Other students think that the equation f'(c)=(f(b)-f(a))/(b-a). This is closer to the truth, but still is incorrect. First of all, what is c? Second, this statement may not be true. For example, suppose that f(x)=-1 if x<0 and f(x)=1 if x>0. Suppose that a=-2 and b=+2. Then the ratio (f(b)-f(a))/(b-a) is equal to 1/2. But f'(x)=0 everywhere except at x=0, where f'(0) does not exist.

Even closer is to say that f'(c)=(f(b)-f(a))/(b-a) for some c between a and b. This is actually the conclusion of the Mean Value Theorem. It requires the entire statement, particularly the statement that the equation is true for some c and that the value c must be between a and b.

But my example above provides an example where the conclusion of the Mean Value Theorem is false. That does not mean that the Mean Value Theorem itself is false. After all, it is a theorem, and that means that it has been proved to be true always. The part that is missing is the hypothesis for the theorem. The conclusion can only be guaranteed to be true using the theorem if the hypotheses are all satisfied. In this case, you must also check (or give a reason why) the function f is continuous and differentiable on the interval from a to b, including the endpoints for continuity.

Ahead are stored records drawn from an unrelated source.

[src/hdl/pfla_front.sv]
// Front end: accepts request words, classifies them and queues them for the back end.
module pfla_front #(
   parameter int PAGE_SIZE = pfla_pkg::DEF_PAGE_SIZE
) (
   input  logic                   clock,
   input  logic                   reset,
   input  logic                   push,
   output logic                   full,
   input  pfla_pkg::req_word_type req_word,
   input  pfla_pkg::cfg_type      cfg,
   output logic                   cmd_valid,
   input  logic                   cmd_pop,
   output pfla_pkg::cmd_type      cmd
);
   import pfla_pkg::*;

   localparam int SHIFT = $clog2(PAGE_SIZE);
   localparam int PTR_W = $clog2(CMD_DEPTH);
   localparam int CNT_W = $clog2(CMD_DEPTH + 1);

   cmd_type            queue_ff [CMD_DEPTH];
   logic [PTR_W-1:0]   wr_ptr_ff, wr_ptr_in;
   logic [PTR_W-1:0]   rd_ptr_ff, rd_ptr_in;
   logic [CNT_W-1:0]   count_ff, count_in;
   logic               push_ok, pop_ok;
   cmd_type            cmd_in;

   assign full      = (count_ff == CNT_W'(CMD_DEPTH));
   assign cmd_valid = (count_ff != '0);
   assign push_ok   = push && !full;
   assign pop_ok    = cmd_pop && cmd_valid;
   assign cmd       = queue_ff[rd_ptr_ff];

   // Classify: a free is judged here, against the registers as they stand.
   always_comb begin
      cmd_in.word     = req_word;
      cmd_in.free_bad = (req_word.address[SHIFT-1:0] != '0) || range_bad(req_word.address, cfg);
   end

   always_comb begin
      wr_ptr_in = wr_ptr_ff;
      rd_ptr_in = rd_ptr_ff;
      count_in  = count_ff;
      if (push_ok) begin
         wr_ptr_in = (wr_ptr_ff == PTR_W'(CMD_DEPTH - 1)) ? '0 : wr_ptr_ff + PTR_W'(1);
      end
      if (pop_ok) begin
         rd_ptr_in = (rd_ptr_ff == PTR_W'(CMD_DEPTH - 1)) ? '0 : rd_ptr_ff + PTR_W'(1);
      end
      if (push_ok && !pop_ok) begin
         count_in = count_ff + CNT_W'(1);
      end else if (pop_ok && !push_ok) begin
         count_in = count_ff - CNT_W'(1);
      end
   end

   always_ff @(posedge clock) begin
      if (reset) begin
         wr_ptr_ff <= '0;
         rd_ptr_ff <= '0;
         count_ff  <= '0;
      end else begin
         wr_ptr_ff <= wr_ptr_in;
         rd_ptr_ff <= rd_ptr_in;
         count_ff  <= count_in;
      end
   end

   always_ff @(posedge clock) begin
      if (push_ok) begin
         queue_ff[wr_ptr_ff] <= cmd_in;
      end
   end

endmodule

Similarly, ∫ab f(x) dx/(b-a) computes the average value of a function f on an interval [a,b]. The value can be computed anytime the function is integrable over the interval [a,b]. The Mean Value Theorem for Integrals has nothing to do (in principle) with this calculation.

However, if f is continuous on [a,b], then
f(c)=∫ab f(x) dx/(b-a)
for some c∈(a,b). This entire statement comprises the Mean Value Theorem for Integrals. The hypothesis that must be verified to use the theorem is that f is continuous on [a,b]. The conclusion is that you are guaranteed that
f(c)=∫ab f(x) dx / (b-a)
for at least one value c between a and b.

## Tuesday, December 2, 2008

### Limit or Function Evaluation?

I've noticed that some students are perplexed about when they use a limit or function evaluation. I presume that the cause of this confusion is that students have learned that you evaluate a limit by plugging in a value. But this is only because nearly all functions that they work with are continuous.

You use a limit evaluation when you need to know what the value of the function should be by using information from the side of the point of interest. When using a limit, you must use limit notation: limx→c f(x). Then you use the appropriate rules of limits to evaluate (and hopefully, the function is continuous).

You use a function evaluation when you need to know the value of the function at an actual point. There is no limit involved, just function evaluation. You just use function notation, say f(c), and compute the value defined by the function.

For example, suppose you are calculating an instantaneous rate of change as the limit of an average rate of change. The average rate of change only makes sense when the interval of interest includes two points (endpoints of an interval). The instantaneous rate of change is found by seeing what the value of the average rate of change does when the two points move closer to each other, or more particularly, as the second point approaches the first point.

On the other hand, suppose that you know the derivative, which is itself a function. Then the instantaneous rate of change is calculated by function evaluation using the derivative function. (The limit was already used to create this new function.)

In particular, I have noticed this problem when dealing with finding extreme values of a function. When the interval of interest is an open interval, we are acting as though the domain does not include the endpoints. So, with this restricted domain, evaluation of the function is not possible (since the points are not in the domain). So we must use the information about the function immediately adjacent to the endpoints, and this is with a limit. In this context, the value found in the limit is not achieved at the endpoint, although it might be achieved somewhere else in the domain.

On the other hand, if the interval is a closed interval, then the endpoints are included in the restricted domain. If the function is continuous at these points, then evaluating the function directly is appropriate, since the point is in the domain.

Final remark, if the function is discontinuous at some point in the interval, you must also check the limits at that point for consideration when looking for extreme values.